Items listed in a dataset
-- Opening Marker --
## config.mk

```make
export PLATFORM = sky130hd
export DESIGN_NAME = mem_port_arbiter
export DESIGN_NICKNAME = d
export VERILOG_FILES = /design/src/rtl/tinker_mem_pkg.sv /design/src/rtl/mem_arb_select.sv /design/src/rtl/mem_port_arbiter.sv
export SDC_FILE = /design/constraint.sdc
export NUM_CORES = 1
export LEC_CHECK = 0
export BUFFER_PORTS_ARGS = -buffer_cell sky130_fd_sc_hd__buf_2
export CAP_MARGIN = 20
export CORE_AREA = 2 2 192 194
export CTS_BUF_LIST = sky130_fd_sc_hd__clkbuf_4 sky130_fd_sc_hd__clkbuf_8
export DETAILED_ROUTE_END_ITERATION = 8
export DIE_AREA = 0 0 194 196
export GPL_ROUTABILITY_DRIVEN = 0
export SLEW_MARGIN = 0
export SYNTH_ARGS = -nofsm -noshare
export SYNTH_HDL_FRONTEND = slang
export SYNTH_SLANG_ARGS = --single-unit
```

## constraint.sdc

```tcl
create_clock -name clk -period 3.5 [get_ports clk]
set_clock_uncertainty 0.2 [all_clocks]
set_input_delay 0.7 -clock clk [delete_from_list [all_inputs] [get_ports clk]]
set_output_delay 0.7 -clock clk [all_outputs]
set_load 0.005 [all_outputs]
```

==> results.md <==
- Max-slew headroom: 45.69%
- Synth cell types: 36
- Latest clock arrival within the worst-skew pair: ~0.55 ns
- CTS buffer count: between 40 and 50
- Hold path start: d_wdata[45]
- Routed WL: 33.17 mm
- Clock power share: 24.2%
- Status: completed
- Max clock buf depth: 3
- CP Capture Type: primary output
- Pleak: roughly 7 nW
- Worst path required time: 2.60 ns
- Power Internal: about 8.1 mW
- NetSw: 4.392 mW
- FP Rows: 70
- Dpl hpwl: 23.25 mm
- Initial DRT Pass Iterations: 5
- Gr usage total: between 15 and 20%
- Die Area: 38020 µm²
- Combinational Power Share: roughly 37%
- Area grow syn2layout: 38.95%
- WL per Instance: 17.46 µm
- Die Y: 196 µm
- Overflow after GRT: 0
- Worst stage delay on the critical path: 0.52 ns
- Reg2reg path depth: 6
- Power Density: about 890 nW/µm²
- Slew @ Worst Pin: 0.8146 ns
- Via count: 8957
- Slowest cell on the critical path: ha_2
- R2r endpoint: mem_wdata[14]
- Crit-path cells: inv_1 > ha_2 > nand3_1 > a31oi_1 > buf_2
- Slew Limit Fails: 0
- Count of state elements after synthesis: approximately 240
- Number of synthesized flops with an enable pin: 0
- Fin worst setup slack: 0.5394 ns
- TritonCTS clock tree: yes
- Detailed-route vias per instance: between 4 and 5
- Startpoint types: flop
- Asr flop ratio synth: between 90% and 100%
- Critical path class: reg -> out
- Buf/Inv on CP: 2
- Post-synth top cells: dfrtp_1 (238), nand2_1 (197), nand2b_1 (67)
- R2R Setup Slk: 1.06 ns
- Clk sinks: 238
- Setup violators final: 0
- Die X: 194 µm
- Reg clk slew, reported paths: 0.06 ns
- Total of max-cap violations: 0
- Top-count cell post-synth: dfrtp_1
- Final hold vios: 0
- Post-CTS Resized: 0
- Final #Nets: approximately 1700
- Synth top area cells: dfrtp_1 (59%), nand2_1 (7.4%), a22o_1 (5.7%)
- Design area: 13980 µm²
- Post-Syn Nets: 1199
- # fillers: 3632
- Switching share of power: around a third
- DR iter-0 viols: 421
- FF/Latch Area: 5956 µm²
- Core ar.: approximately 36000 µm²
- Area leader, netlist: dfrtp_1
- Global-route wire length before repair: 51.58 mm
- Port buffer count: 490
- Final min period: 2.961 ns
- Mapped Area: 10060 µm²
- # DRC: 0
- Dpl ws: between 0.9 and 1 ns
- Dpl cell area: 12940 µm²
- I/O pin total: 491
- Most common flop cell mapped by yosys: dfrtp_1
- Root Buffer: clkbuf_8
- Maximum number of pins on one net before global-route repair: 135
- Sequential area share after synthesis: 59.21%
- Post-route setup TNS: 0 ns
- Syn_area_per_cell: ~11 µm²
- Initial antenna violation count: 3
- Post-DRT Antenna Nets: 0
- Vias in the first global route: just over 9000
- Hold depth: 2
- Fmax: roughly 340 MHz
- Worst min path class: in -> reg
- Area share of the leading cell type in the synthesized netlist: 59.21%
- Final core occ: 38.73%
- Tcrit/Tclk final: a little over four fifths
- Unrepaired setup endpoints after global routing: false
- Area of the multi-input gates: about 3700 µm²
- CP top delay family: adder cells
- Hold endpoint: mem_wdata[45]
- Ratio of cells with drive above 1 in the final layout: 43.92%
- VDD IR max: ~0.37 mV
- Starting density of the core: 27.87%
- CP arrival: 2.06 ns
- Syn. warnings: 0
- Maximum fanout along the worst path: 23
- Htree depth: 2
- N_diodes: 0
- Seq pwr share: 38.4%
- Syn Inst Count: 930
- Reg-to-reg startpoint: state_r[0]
-- Closing Marker --
- _EXERCISE BRIEF_
Each line above that includes "between" should be shown.

- _YOUR RESPONSE_
- CTS buffer count: between 40 and 50
- Gr usage total: between 15 and 20%
- Detailed-route vias per instance: between 4 and 5
- Asr flop ratio synth: between 90% and 100%
- Dpl ws: between 0.9 and 1 ns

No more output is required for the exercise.